I could convert single URLs using the same Adobe software, but that wasn't an optimum solution either. My boss, through a Google search had found a utility on the Mac called 'convert' which does this.
I automated this through a Bash script call, but we still had problems because the pages were truncated. I went to the directory where the "convert" application was, and found it links to 'cupsfilter' in /usr/bin.
By figuring out what cupsfilter does, I was able to determine the parameters necessary to make the PDFs landscape, and use the page size of A4, which was enough to have it work properly.
The great thing about this is if we would have used the "Save As" feature to save each page to a PDF it would have taken hundreds of hours. Using a Bash shell it took an hour to convert three directories of HTML files with about 150+ files per directory. Even though I used 'convert' I suspect you could do the same thing by using the cupsfilter directly on any UNIX variant.

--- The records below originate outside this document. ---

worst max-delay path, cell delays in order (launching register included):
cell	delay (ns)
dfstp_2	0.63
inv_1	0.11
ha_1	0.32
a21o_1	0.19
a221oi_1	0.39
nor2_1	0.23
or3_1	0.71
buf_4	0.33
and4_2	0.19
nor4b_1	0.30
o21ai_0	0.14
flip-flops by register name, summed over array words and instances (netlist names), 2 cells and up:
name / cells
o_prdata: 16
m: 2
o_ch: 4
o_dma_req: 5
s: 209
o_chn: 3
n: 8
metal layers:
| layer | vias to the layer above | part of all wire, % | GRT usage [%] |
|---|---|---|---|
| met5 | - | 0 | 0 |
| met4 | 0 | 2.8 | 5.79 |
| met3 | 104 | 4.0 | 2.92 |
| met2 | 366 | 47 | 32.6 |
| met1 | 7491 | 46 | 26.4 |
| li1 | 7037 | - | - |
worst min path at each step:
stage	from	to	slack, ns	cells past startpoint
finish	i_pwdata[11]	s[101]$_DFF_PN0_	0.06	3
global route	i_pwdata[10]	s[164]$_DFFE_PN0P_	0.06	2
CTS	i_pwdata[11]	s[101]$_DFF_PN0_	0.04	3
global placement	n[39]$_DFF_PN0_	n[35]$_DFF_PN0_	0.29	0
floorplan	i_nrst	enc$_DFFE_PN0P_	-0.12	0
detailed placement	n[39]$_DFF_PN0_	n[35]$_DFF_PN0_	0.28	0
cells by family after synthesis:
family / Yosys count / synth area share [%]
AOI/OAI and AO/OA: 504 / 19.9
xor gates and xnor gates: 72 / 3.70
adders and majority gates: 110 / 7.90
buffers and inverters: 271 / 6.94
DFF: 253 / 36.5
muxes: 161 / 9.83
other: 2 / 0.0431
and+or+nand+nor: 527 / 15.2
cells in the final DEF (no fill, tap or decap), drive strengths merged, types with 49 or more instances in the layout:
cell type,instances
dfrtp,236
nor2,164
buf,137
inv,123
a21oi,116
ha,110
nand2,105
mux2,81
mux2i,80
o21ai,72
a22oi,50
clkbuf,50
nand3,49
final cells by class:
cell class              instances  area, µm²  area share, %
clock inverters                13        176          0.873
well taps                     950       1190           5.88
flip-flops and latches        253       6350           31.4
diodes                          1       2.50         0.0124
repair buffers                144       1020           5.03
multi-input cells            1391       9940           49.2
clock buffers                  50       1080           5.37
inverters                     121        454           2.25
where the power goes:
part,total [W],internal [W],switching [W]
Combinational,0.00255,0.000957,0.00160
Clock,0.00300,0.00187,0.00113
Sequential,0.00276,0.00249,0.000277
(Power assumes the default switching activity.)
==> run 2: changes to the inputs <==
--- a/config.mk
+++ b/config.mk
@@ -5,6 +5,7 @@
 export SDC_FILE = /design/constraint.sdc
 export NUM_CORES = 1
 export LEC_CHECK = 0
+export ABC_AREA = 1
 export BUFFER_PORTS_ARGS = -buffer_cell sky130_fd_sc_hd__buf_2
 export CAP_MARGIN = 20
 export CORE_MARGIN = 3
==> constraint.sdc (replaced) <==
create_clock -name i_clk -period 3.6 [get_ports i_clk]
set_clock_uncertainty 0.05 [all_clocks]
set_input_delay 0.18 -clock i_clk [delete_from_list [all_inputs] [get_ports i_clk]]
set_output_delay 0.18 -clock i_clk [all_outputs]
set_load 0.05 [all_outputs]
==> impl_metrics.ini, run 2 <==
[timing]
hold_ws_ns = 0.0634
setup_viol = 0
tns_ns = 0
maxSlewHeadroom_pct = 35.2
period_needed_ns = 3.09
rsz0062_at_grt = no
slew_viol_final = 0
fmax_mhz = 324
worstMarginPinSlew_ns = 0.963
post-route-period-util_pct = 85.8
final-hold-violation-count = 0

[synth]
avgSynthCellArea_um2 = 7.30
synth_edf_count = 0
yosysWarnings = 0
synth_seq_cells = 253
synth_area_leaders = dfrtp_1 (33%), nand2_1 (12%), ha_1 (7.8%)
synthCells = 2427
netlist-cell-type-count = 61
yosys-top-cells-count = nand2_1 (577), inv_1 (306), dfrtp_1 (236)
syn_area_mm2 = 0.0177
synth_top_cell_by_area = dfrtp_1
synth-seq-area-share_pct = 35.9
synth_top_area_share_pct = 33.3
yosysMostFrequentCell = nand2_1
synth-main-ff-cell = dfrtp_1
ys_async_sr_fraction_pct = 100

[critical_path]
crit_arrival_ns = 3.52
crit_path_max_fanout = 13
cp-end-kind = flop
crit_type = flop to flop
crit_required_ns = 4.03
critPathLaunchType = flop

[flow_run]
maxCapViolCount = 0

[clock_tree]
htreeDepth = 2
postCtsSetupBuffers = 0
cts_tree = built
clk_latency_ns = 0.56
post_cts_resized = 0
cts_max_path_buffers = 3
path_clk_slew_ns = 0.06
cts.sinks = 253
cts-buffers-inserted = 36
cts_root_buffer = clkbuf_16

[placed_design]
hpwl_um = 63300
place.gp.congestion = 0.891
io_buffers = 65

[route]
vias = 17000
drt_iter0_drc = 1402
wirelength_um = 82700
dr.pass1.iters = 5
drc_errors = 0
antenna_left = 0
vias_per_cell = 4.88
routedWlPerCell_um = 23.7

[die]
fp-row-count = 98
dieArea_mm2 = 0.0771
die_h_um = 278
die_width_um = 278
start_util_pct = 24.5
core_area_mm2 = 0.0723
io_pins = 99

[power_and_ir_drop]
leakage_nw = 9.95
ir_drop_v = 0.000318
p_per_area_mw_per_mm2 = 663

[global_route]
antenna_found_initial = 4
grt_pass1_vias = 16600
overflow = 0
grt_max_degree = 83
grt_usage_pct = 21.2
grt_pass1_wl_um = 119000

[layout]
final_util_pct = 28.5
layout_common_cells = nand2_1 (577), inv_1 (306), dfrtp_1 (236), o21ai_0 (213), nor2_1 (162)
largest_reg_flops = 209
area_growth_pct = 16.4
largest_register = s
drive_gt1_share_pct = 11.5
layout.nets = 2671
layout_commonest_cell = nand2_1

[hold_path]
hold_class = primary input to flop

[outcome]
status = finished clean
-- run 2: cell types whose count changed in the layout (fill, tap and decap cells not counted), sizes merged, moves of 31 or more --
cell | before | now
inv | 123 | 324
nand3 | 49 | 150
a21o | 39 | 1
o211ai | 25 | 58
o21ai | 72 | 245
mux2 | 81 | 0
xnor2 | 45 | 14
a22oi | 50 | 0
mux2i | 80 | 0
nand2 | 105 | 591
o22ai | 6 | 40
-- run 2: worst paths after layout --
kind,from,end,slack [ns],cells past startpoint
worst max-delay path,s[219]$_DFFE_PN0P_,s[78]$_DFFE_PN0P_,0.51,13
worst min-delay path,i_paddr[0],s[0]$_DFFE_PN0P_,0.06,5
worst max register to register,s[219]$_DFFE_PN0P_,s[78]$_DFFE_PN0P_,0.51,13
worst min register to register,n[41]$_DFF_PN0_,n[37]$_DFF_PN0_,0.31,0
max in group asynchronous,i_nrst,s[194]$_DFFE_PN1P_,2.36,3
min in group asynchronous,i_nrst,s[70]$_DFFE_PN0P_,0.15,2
==> src/core/pump_ctrl_pkg.sv <==
// Package: constants and types for the pump control mode logic
package pump_ctrl_pkg;

  // ----------------------------------------------------------------
  // Register map (word aligned byte addresses)
  // ----------------------------------------------------------------
  localparam logic [7:0] ADDR_CTRL   = 8'h00;
  localparam logic [7:0] ADDR_CIN0   = 8'h04;
  localparam logic [7:0] ADDR_CIN1   = 8'h08;
  localparam logic [7:0] ADDR_LEVEL0 = 8'h0C;
  localparam logic [7:0] ADDR_LEVEL1 = 8'h10;
  localparam logic [7:0] ADDR_STATUS = 8'h14;

  // ----------------------------------------------------------------
  // Field positions
  // ----------------------------------------------------------------
  localparam int CTRL_MODE_LSB  = 0;   // 2 bits: configured mode
  localparam int CTRL_COMBINED  = 2;   // 1: combined evaluation
  localparam int CTRL_TWO_INPUT = 3;   // 1: two control inputs used
  localparam int CTRL_REMOTE    = 4;   // remote run command
  localparam int CIN_SRC_ANALOG = 0;   // 1: analog value source
  localparam int CIN_NEGATIVE   = 1;   // 1: negative polarity
  localparam int CIN_CHAN_LSB   = 4;   // 2 bits: channel select
  localparam int CIN_HYST_LSB   = 8;   // 7 bits: hysteresis percent

  // ----------------------------------------------------------------
  // Sizes and reset values
  // ----------------------------------------------------------------
  localparam int NUM_ANALOG   = 4;
  localparam int NUM_SWITCH   = 4;
  localparam int NUM_LOCAL    = 1;
  localparam int VALUE_W      = 16;
  localparam int HYST_W       = 7;
  localparam logic [31:0] CTRL_RESET  = 32'h0000_0000;
  localparam logic [31:0] CIN_RESET   = 32'h0000_0000;
  localparam logic [31:0] LEVEL_RESET = 32'h0000_0000;
  localparam logic [6:0]  PERCENT_DIV = 7'h64;

  typedef enum logic [1:0] {
    CFG_REMOTE     = 2'h0,
    CFG_AUTONOMOUS = 2'h1,
    CFG_LOCAL      = 2'h2
  } cfg_mode_t;

  typedef enum logic [2:0] {
    ST_REMOTE     = 3'b001,
    ST_AUTONOMOUS = 3'b010,
    ST_LOCAL      = 3'b100
  } op_state_t;

endpackage
$ cat src/pwr_sw_regs.vh
`ifndef PWR_SW_REGS_VH
`define PWR_SW_REGS_VH
// ----------------------------------------
// Register byte addresses
// ----------------------------------------
`define REG_CTRL       12'h000
`define REG_STATUS     12'h004
`define REG_TEMP       12'h008
`define REG_FAN        12'h00c
// ----------------------------------------
// Control fields
// ----------------------------------------
`define CTRL_WAKE      0
`define CTRL_SETTINGS  1
`define CTRL_ACPI      2
`define CTRL_SUSPEND   3
`define CTRL_SLEEP     4
`define CTRL_VARFAN    5
`define CTRL_SWOFF     6
`define CTRL_RESET     32'h0000_0000
// ----------------------------------------
// Status fields
// ----------------------------------------
`define STAT_ON        0
`define STAT_POST      1
`define STAT_SUSP      2
`define STAT_INTRUDE   3
`define STAT_FORCED    4
`define STAT_PRESS     5
// ----------------------------------------
// Timing
// ----------------------------------------
`define CLK_HZ         125000000
`define HOLD_MS        4000
`define DEBOUNCE_US    10
`define FAN_FULL       8'hff
`endif

$ cat src/soft_power_switch_controller.v
// Functional notes
// [RULE1] Press in standby powers up into self-test
// [RULE2] Press in self-test or non-ACPI powers off; in ST_SUSP a press goes to ST_RUN instead, with or without ACPI
// [RULE3] Hold over four seconds forces power off
// [RULE4] Cleared settings at mains return: wait press
// [RULE5] Valid settings, wake option on: power up
// [RULE6] Wake option off: wait, drop resume events
// [RULE7] Sleep indicator low in power-managed states
// [RULE8] Fan stopped during suspend, restored after
// [RULE9] Variable fan speed follows processor temperature; only with ACPI set as well, otherwise the fan runs at full
// [RULE10] Intrusion latched on backup power, kept
// [RULE11] Debounced switch; short press released before timeout
//
// Implementation choices: the APB interface to the registers and the register addresses.
`timescale 1ns/1ps
`default_nettype none
`include "pwr_sw_regs.vh"
module soft_power_switch_controller #(
  parameter integer HOLD_CYCLES = `CLK_HZ / 1000 * `HOLD_MS,
  parameter integer DEB_CYCLES  = `CLK_HZ / 1000000 * `DEBOUNCE_US
) (
  input  wire        pclk,
  input  wire        presetn,
  input  wire        psel,
  input  wire        penable,
  input  wire        pwrite,
  input  wire [11:0] paddr,
  input  wire [31:0] pwdata,
  output reg  [31:0] prdata,
  output reg         pready,
  output reg         pslverr,
  input  wire        standby_switch,
  input  wire        mains_ok,
  input  wire        intrusion_latched_in,
  input  wire [7:0]  cpu_temp,
  output reg         supply_on,
  output reg         post_release,
  output reg         sleep_indicator_n,
  output reg  [7:0]  fan_drive
);
  // ----------------------------------------
  // States
  // ----------------------------------------
  localparam [3:0] ST_OFF  = 4'h1;
  localparam [3:0] ST_POST = 4'h2;
  localparam [3:0] ST_RUN  = 4'h4;
  localparam [3:0] ST_SUSP = 4'h8;

  reg  [3:0]  state;
  reg  [3:0]  next_state;
  reg  [31:0] ctrl;
  reg  [31:0] hold_cnt;
  reg         sw_prev;
  reg         forced;
  reg         press_seen;
  reg         mains_prev;
  reg         intrude;
  wire        sw_clean;
  wire [7:0]  curve_speed;
  wire        hold_expired;
  wire        short_press;
  wire        mains_rise;
  wire        apb_wr;
  wire        apb_rd;

  switch_debounce #(.COUNT(DEB_CYCLES)) u_deb (
    .pclk    (pclk),
    .presetn (presetn),
    .raw     (standby_switch),
    .clean   (sw_clean)
  );

  fan_curve u_fan (
    .pclk    (pclk),
    .presetn (presetn),
    .temp    (cpu_temp),
    .speed   (curve_speed)
  );

  // ----------------------------------------
  // Switch timing
  // ----------------------------------------
  assign hold_expired = sw_clean && (hold_cnt >= HOLD_CYCLES - 1);
  // Release after a forced-off hold is not a press, or it would power back up
  assign short_press  = sw_prev && !sw_clean && !forced; // [RULE11]
  assign mains_rise   = mains_ok && !mains_prev;

  always @(posedge pclk or negedge presetn)
  begin
    if (!presetn)
    begin
      sw_prev    <= 1'b0;
      hold_cnt   <= 32'h0000_0000;
      forced     <= 1'b0;
      mains_prev <= 1'b0;
    end
    else
    begin
      sw_prev    <= sw_clean;
      mains_prev <= mains_ok;
      if (!sw_clean)
      begin
        hold_cnt <= 32'h0000_0000;
        forced   <= 1'b0;
      end
      else if (hold_expired)
        forced <= 1'b1; // [RULE3]
      else
        hold_cnt <= hold_cnt + 32'h0000_0001;
    end
  end

  // ----------------------------------------
  // Power state machine
  // ----------------------------------------
  always @*
  begin
    next_state = state;
    case (state)
      ST_OFF:
      begin
        if (mains_rise && ctrl[`CTRL_SETTINGS] && ctrl[`CTRL_WAKE])
          next_state = ST_POST; // [RULE5]
        else if (short_press && mains_ok)
          next_state = ST_POST; // [RULE1]
      end
      ST_POST:
      begin
        if (short_press)
          next_state = ST_OFF; // [RULE2]
        else if (ctrl[`CTRL_ACPI] || ctrl[`CTRL_SWOFF])
          next_state = ST_RUN;
      end
      ST_RUN:
      begin
        if (short_press && !ctrl[`CTRL_ACPI])
          next_state = ST_OFF; // [RULE2]
        else if (ctrl[`CTRL_SUSPEND])
          next_state = ST_SUSP;
        else if (ctrl[`CTRL_SWOFF])
          next_state = ST_OFF;
      end
      ST_SUSP:
      begin
        if (short_press || !ctrl[`CTRL_SUSPEND])
          next_state = ST_RUN;
      end
      default:
        next_state = ST_OFF;
    endcase
    // Hardware override: no software bit can hold the supply on
    if (hold_expired && !forced)
      next_state = ST_OFF; // [RULE3]
    // Mains loss drops everything, resume included
    if (!mains_ok)
      next_state = ST_OFF; // [RULE6]
  end

  // Cleared settings or wake off simply leave ST_OFF waiting for a press
  always @(posedge pclk or negedge presetn)
  begin
    if (!presetn)
      state <= ST_OFF; // [RULE4]
    else
      state <= next_state;
  end

  // ----------------------------------------
  // Outputs
  // ----------------------------------------
  always @(posedge pclk or negedge presetn)
  begin
    if (!presetn)
    begin
      supply_on         <= 1'b0;
      post_release      <= 1'b0;
      sleep_indicator_n <= 1'b1;
      fan_drive         <= 8'h00;
    end
    else
    begin
      supply_on    <= (next_state != ST_OFF); // [RULE1]
      post_release <= (next_state != ST_OFF); // [RULE1]
      sleep_indicator_n <= !((next_state == ST_SUSP) || (ctrl[`CTRL_SLEEP] && next_state == ST_RUN)); // [RULE7]
      if (next_state == ST_OFF || next_state == ST_SUSP)
        fan_drive <= 8'h00; // [RULE8]
      else if (ctrl[`CTRL_VARFAN] && ctrl[`CTRL_ACPI])
        fan_drive <= curve_speed; // [RULE9]
      else
        fan_drive <= `FAN_FULL;
    end
  end

  // ----------------------------------------
  // Events
  // ----------------------------------------
  assign apb_wr = psel && penable && pwrite && pready;
  assign apb_rd = psel && !penable && !pwrite;

  always @(posedge pclk or negedge presetn)
  begin
    if (!presetn)
    begin
      intrude    <= 1'b0;
      press_seen <= 1'b0;
    end
    else
    begin
      // Set beats write-one-to-clear in the same cycle
      if (intrusion_latched_in)
        intrude <= 1'b1; // [RULE10]
      else if (apb_wr && paddr == `REG_STATUS && pwdata[`STAT_INTRUDE])
        intrude <= 1'b0;
      if (short_press)
        press_seen <= 1'b1;
      else if (apb_wr && paddr == `REG_STATUS && pwdata[`STAT_PRESS])
        press_seen <= 1'b0;
    end
  end

  // ----------------------------------------
  // APB slave
  // ----------------------------------------
  always @(posedge pclk or negedge presetn)
  begin
    if (!presetn)
    begin
      ctrl    <= `CTRL_RESET;
      prdata  <= 32'h0000_0000;
      pready  <= 1'b0;
      pslverr <= 1'b0;
    end
    else
    begin
      pready  <= psel && !penable;
      pslverr <= 1'b0;
      if (psel && !penable)
      begin
        if (paddr != `REG_CTRL && paddr != `REG_STATUS && paddr != `REG_TEMP && paddr != `REG_FAN)
          pslverr <= 1'b1;
      end
      if (apb_wr && paddr == `REG_CTRL)
        ctrl <= {25'h0000000, pwdata[6:0]};
      // Boot-done is used up in self-test, or it would power off at once
      else if (ctrl[`CTRL_SWOFF] && (state == ST_OFF || state == ST_POST))
        ctrl[`CTRL_SWOFF] <= 1'b0;
      if (!mains_ok)
        ctrl[`CTRL_SUSPEND] <= 1'b0; // [RULE6]
      if (apb_rd)
      begin
        if (paddr == `REG_CTRL)
          prdata <= ctrl;
        else if (paddr == `REG_STATUS)
          prdata <= {26'h0000000, press_seen, forced, intrude, state == ST_SUSP, state == ST_POST, state != ST_OFF};
        else if (paddr == `REG_TEMP)
          prdata <= {24'h000000, cpu_temp};
        else if (paddr == `REG_FAN)
          prdata <= {24'h000000, fan_drive};
        else
          prdata <= 32'h0000_0000;
      end
    end
  end
endmodule
`default_nettype wire

$ cat src/switch_debounce.v
`timescale 1ns/1ps
`default_nettype none
module switch_debounce #(
  parameter integer COUNT = 1250
) (
  input  wire pclk,
  input  wire presetn,
  input  wire raw,
  output reg  clean
);
  reg [31:0] cnt;
  // ----------------------------------------
  // Stable-for-COUNT filter
  // ----------------------------------------
  always @(posedge pclk or negedge presetn)
  begin
    if (!presetn)
    begin
      cnt   <= 32'h0000_0000;
      clean <= 1'b0;
    end
    else if (raw == clean)
      cnt <= 32'h0000_0000;
    else if (cnt >= COUNT - 1)
    begin
      cnt   <= 32'h0000_0000;
      clean <= raw; // [RULE11]
    end
    else
      cnt <= cnt + 32'h0000_0001;
  end
endmodule
`default_nettype wire

$ cat src/fan_curve.v
`timescale 1ns/1ps
`default_nettype none
module fan_curve #(
  parameter [7:0] TEMP_LOW = 8'h28
) (
  input  wire       pclk,
  input  wire       presetn,
  input  wire [7:0] temp,
  output reg  [7:0] speed
);
  // Speed rises linearly above the quiet threshold, clipped at full
  // Two spare bits, so the shift cannot wrap before the clip
  wire [9:0] scaled;
  assign scaled = (temp > TEMP_LOW) ? {2'b00, temp - TEMP_LOW} << 2 : 10'h000;
  always @(posedge pclk or negedge presetn)
  begin
    if (!presetn)
      speed <= 8'h00;
    else
      speed <= (scaled[9:8] != 2'b00) ? 8'hff : scaled[7:0]; // [RULE9]
  end
endmodule
`default_nettype wire
--- src/core/cag_reg_select.v ---
`include "cag_defs.vh"

// turns bank flags and a register code into a flat register index
module cag_reg_select (
    input  wire       bank_select_low,
    input  wire       bank_select_high,
    input  wire [2:0] byte_register_code,
    input  wire [1:0] pair_register_code,
    output wire [4:0] byte_index,
    output wire [4:0] pair_low_index
);
    wire [1:0] bank;

    assign bank = {bank_select_high, bank_select_low};
    assign byte_index     = {bank, byte_register_code};
    assign pair_low_index = {bank, pair_register_code, 1'b0};
endmodule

The key parameter was "landscape" but when using "convert" it wasn't obvious how to specify the parameters correctly. Through cupsfilter man pages I found out what I needed; in cupsfilter it's with a "-o" option, but in "convert" it's using -a. For media format options were "Letter" "Legal" and "A4" but A4 worked best. Letter was a little too small and ended up truncating some of our documents.
Here's my Bash Shell Command that walked through the current
directory finding HTML files with the extension HTM, and for
the output file name used SED (Stream EDitor) to convert the
HTM in the filename to the output file type of PDF.
for name in `ls *.htm` ; do /System/Library/Printers/Libraries/convert -f $name -o `echo $name | sed s/htm/pdf/` -a landscape -a scaling=75 -a media=A4; done
I have to point out that if I was still using a PC I could have probably done this with CygWin but the articles we found on Google indicate the people that did this used convert and I don't know I would have figured out to use cupsfilter instead which is what Mac OS X linked to.